DATA IN THIS EXERCISE: Begin

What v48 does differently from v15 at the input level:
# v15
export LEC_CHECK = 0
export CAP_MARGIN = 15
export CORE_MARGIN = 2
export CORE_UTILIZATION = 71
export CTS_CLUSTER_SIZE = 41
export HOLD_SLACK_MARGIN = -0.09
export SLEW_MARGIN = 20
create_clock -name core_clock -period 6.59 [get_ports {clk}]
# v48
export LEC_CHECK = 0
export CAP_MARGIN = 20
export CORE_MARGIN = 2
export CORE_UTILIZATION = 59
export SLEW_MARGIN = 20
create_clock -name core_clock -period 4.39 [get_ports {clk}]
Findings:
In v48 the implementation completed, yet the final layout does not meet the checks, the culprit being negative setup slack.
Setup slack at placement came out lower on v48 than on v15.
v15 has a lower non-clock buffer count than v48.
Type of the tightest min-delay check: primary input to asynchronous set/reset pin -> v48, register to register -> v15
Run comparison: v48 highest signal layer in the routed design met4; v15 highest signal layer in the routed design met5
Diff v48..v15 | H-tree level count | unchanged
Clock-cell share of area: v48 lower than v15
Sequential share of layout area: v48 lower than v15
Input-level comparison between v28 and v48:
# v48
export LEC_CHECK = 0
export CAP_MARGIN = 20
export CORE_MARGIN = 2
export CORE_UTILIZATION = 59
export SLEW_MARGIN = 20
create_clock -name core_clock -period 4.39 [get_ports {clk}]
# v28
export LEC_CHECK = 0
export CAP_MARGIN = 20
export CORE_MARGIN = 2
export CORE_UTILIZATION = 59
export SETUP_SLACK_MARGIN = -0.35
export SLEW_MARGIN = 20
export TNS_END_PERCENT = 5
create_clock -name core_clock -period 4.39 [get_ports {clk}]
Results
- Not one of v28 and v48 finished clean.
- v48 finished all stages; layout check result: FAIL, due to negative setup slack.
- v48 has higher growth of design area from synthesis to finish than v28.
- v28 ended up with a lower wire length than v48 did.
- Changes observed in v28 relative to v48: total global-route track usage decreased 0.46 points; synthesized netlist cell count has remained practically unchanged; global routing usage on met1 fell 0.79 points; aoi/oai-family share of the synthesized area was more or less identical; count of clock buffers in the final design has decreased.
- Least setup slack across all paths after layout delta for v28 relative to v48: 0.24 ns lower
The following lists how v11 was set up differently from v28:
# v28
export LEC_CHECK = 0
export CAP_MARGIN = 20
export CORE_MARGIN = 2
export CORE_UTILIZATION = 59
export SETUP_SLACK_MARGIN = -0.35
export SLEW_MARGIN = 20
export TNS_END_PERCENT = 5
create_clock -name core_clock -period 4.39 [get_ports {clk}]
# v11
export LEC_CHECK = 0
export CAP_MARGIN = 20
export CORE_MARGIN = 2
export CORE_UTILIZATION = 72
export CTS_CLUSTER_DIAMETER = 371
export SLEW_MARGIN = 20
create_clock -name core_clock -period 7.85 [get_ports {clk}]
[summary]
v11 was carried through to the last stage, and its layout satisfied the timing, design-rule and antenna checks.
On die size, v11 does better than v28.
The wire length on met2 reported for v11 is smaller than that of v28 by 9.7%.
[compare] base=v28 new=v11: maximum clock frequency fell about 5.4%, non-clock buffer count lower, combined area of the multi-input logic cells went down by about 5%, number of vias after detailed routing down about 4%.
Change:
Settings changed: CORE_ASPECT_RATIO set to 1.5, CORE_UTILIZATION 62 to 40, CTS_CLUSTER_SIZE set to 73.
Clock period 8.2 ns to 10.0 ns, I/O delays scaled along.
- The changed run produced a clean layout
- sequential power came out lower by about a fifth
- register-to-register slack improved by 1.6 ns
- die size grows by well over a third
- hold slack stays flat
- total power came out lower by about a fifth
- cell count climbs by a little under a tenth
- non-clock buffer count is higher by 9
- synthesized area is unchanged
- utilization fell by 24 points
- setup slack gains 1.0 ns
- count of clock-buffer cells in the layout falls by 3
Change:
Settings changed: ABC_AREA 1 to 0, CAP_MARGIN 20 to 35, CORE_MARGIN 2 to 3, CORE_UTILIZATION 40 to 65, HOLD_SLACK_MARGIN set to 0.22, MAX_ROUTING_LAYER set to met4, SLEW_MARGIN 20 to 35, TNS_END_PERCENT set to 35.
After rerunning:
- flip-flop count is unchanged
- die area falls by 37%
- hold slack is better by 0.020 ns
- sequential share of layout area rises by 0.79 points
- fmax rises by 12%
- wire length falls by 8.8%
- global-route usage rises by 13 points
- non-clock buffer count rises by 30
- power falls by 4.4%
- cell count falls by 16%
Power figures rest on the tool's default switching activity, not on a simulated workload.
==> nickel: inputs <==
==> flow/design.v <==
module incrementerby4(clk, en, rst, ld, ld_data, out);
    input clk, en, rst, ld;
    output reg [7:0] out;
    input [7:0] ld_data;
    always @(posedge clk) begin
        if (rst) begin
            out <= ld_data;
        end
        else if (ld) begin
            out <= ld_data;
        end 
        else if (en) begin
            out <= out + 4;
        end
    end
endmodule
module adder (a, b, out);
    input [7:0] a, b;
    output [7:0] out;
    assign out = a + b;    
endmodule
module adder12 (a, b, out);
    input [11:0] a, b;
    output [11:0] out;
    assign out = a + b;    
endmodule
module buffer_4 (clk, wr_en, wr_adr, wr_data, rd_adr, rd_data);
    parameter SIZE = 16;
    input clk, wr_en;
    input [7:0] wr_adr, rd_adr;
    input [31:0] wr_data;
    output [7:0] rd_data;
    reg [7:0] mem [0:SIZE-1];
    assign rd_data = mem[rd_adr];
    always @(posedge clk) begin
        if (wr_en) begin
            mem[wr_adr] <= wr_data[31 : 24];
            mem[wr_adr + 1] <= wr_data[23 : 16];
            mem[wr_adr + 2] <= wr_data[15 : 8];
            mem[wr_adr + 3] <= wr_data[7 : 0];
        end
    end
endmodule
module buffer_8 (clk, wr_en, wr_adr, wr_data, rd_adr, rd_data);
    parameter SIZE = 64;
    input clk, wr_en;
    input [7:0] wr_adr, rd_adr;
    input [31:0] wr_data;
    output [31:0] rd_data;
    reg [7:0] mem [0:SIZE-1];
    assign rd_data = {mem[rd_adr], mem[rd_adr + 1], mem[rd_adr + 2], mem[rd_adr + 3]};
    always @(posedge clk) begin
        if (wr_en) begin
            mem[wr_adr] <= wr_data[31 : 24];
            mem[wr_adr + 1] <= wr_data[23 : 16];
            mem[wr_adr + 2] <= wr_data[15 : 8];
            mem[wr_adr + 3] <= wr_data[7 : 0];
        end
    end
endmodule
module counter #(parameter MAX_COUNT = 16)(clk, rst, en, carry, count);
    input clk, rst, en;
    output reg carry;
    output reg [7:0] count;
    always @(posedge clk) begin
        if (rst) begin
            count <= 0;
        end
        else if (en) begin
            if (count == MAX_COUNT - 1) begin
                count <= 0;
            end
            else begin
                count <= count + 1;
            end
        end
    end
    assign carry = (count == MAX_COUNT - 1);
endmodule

DATA IN THIS EXERCISE: End

== HOW TO COMPLETE THIS TASK ==
Give every entry again in full, precisely as written above.

== ANSWER AREA ==
What v48 does differently from v15 at the input level:
# v15
export LEC_CHECK = 0
export CAP_MARGIN = 15
export CORE_MARGIN = 2
export CORE_UTILIZATION = 71
export CTS_CLUSTER_SIZE = 41
export HOLD_SLACK_MARGIN = -0.09
export SLEW_MARGIN = 20
create_clock -name core_clock -period 6.59 [get_ports {clk}]
# v48
export LEC_CHECK = 0
export CAP_MARGIN = 20
export CORE_MARGIN = 2
export CORE_UTILIZATION = 59
export SLEW_MARGIN = 20
create_clock -name core_clock -period 4.39 [get_ports {clk}]
Findings:
In v48 the implementation completed, yet the final layout does not meet the checks, the culprit being negative setup slack.
Setup slack at placement came out lower on v48 than on v15.
v15 has a lower non-clock buffer count than v48.
Type of the tightest min-delay check: primary input to asynchronous set/reset pin -> v48, register to register -> v15
Run comparison: v48 highest signal layer in the routed design met4; v15 highest signal layer in the routed design met5
Diff v48..v15 | H-tree level count | unchanged
Clock-cell share of area: v48 lower than v15
Sequential share of layout area: v48 lower than v15
Input-level comparison between v28 and v48:
# v48
export LEC_CHECK = 0
export CAP_MARGIN = 20
export CORE_MARGIN = 2
export CORE_UTILIZATION = 59
export SLEW_MARGIN = 20
create_clock -name core_clock -period 4.39 [get_ports {clk}]
# v28
export LEC_CHECK = 0
export CAP_MARGIN = 20
export CORE_MARGIN = 2
export CORE_UTILIZATION = 59
export SETUP_SLACK_MARGIN = -0.35
export SLEW_MARGIN = 20
export TNS_END_PERCENT = 5
create_clock -name core_clock -period 4.39 [get_ports {clk}]
Results
- Not one of v28 and v48 finished clean.
- v48 finished all stages; layout check result: FAIL, due to negative setup slack.
- v48 has higher growth of design area from synthesis to finish than v28.
- v28 ended up with a lower wire length than v48 did.
- Changes observed in v28 relative to v48: total global-route track usage decreased 0.46 points; synthesized netlist cell count has remained practically unchanged; global routing usage on met1 fell 0.79 points; aoi/oai-family share of the synthesized area was more or less identical; count of clock buffers in the final design has decreased.
- Least setup slack across all paths after layout delta for v28 relative to v48: 0.24 ns lower
The following lists how v11 was set up differently from v28:
# v28
export LEC_CHECK = 0
export CAP_MARGIN = 20
export CORE_MARGIN = 2
export CORE_UTILIZATION = 59
export SETUP_SLACK_MARGIN = -0.35
export SLEW_MARGIN = 20
export TNS_END_PERCENT = 5
create_clock -name core_clock -period 4.39 [get_ports {clk}]
# v11
export LEC_CHECK = 0
export CAP_MARGIN = 20
export CORE_MARGIN = 2
export CORE_UTILIZATION = 72
export CTS_CLUSTER_DIAMETER = 371
export SLEW_MARGIN = 20
create_clock -name core_clock -period 7.85 [get_ports {clk}]
[summary]
v11 was carried through to the last stage, and its layout satisfied the timing, design-rule and antenna checks.
On die size, v11 does better than v28.
The wire length on met2 reported for v11 is smaller than that of v28 by 9.7%.
[compare] base=v28 new=v11: maximum clock frequency fell about 5.4%, non-clock buffer count lower, combined area of the multi-input logic cells went down by about 5%, number of vias after detailed routing down about 4%.
Change:
Settings changed: CORE_ASPECT_RATIO set to 1.5, CORE_UTILIZATION 62 to 40, CTS_CLUSTER_SIZE set to 73.
Clock period 8.2 ns to 10.0 ns, I/O delays scaled along.
- The changed run produced a clean layout
- sequential power came out lower by about a fifth
- register-to-register slack improved by 1.6 ns
- die size grows by well over a third
- hold slack stays flat
- total power came out lower by about a fifth
- cell count climbs by a little under a tenth
- non-clock buffer count is higher by 9
- synthesized area is unchanged
- utilization fell by 24 points
- setup slack gains 1.0 ns
- count of clock-buffer cells in the layout falls by 3
Change:
Settings changed: ABC_AREA 1 to 0, CAP_MARGIN 20 to 35, CORE_MARGIN 2 to 3, CORE_UTILIZATION 40 to 65, HOLD_SLACK_MARGIN set to 0.22, MAX_ROUTING_LAYER set to met4, SLEW_MARGIN 20 to 35, TNS_END_PERCENT set to 35.
After rerunning:
- flip-flop count is unchanged
- die area falls by 37%
- hold slack is better by 0.020 ns
- sequential share of layout area rises by 0.79 points
- fmax rises by 12%
- wire length falls by 8.8%
- global-route usage rises by 13 points
- non-clock buffer count rises by 30
- power falls by 4.4%
- cell count falls by 16%
Power figures rest on the tool's default switching activity, not on a simulated workload.
==> nickel: inputs <==
==> flow/design.v <==
module incrementerby4(clk, en, rst, ld, ld_data, out);
    input clk, en, rst, ld;
    output reg [7:0] out;
    input [7:0] ld_data;
    always @(posedge clk) begin
        if (rst) begin
            out <= ld_data;
        end
        else if (ld) begin
            out <= ld_data;
        end 
        else if (en) begin
            out <= out + 4;
        end
    end
endmodule
module adder (a, b, out);
    input [7:0] a, b;
    output [7:0] out;
    assign out = a + b;    
endmodule
module adder12 (a, b, out);
    input [11:0] a, b;
    output [11:0] out;
    assign out = a + b;    
endmodule
module buffer_4 (clk, wr_en, wr_adr, wr_data, rd_adr, rd_data);
    parameter SIZE = 16;
    input clk, wr_en;
    input [7:0] wr_adr, rd_adr;
    input [31:0] wr_data;
    output [7:0] rd_data;
    reg [7:0] mem [0:SIZE-1];
    assign rd_data = mem[rd_adr];
    always @(posedge clk) begin
        if (wr_en) begin
            mem[wr_adr] <= wr_data[31 : 24];
            mem[wr_adr + 1] <= wr_data[23 : 16];
            mem[wr_adr + 2] <= wr_data[15 : 8];
            mem[wr_adr + 3] <= wr_data[7 : 0];
        end
    end
endmodule
module buffer_8 (clk, wr_en, wr_adr, wr_data, rd_adr, rd_data);
    parameter SIZE = 64;
    input clk, wr_en;
    input [7:0] wr_adr, rd_adr;
    input [31:0] wr_data;
    output [31:0] rd_data;
    reg [7:0] mem [0:SIZE-1];
    assign rd_data = {mem[rd_adr], mem[rd_adr + 1], mem[rd_adr + 2], mem[rd_adr + 3]};
    always @(posedge clk) begin
        if (wr_en) begin
            mem[wr_adr] <= wr_data[31 : 24];
            mem[wr_adr + 1] <= wr_data[23 : 16];
            mem[wr_adr + 2] <= wr_data[15 : 8];
            mem[wr_adr + 3] <= wr_data[7 : 0];
        end
    end
endmodule
module counter #(parameter MAX_COUNT = 16)(clk, rst, en, carry, count);
    input clk, rst, en;
    output reg carry;
    output reg [7:0] count;
    always @(posedge clk) begin
        if (rst) begin
            count <= 0;
        end
        else if (en) begin
            if (count == MAX_COUNT - 1) begin
                count <= 0;
            end
            else begin
                count <= count + 1;
            end
        end
    end
    assign carry = (count == MAX_COUNT - 1);
endmodule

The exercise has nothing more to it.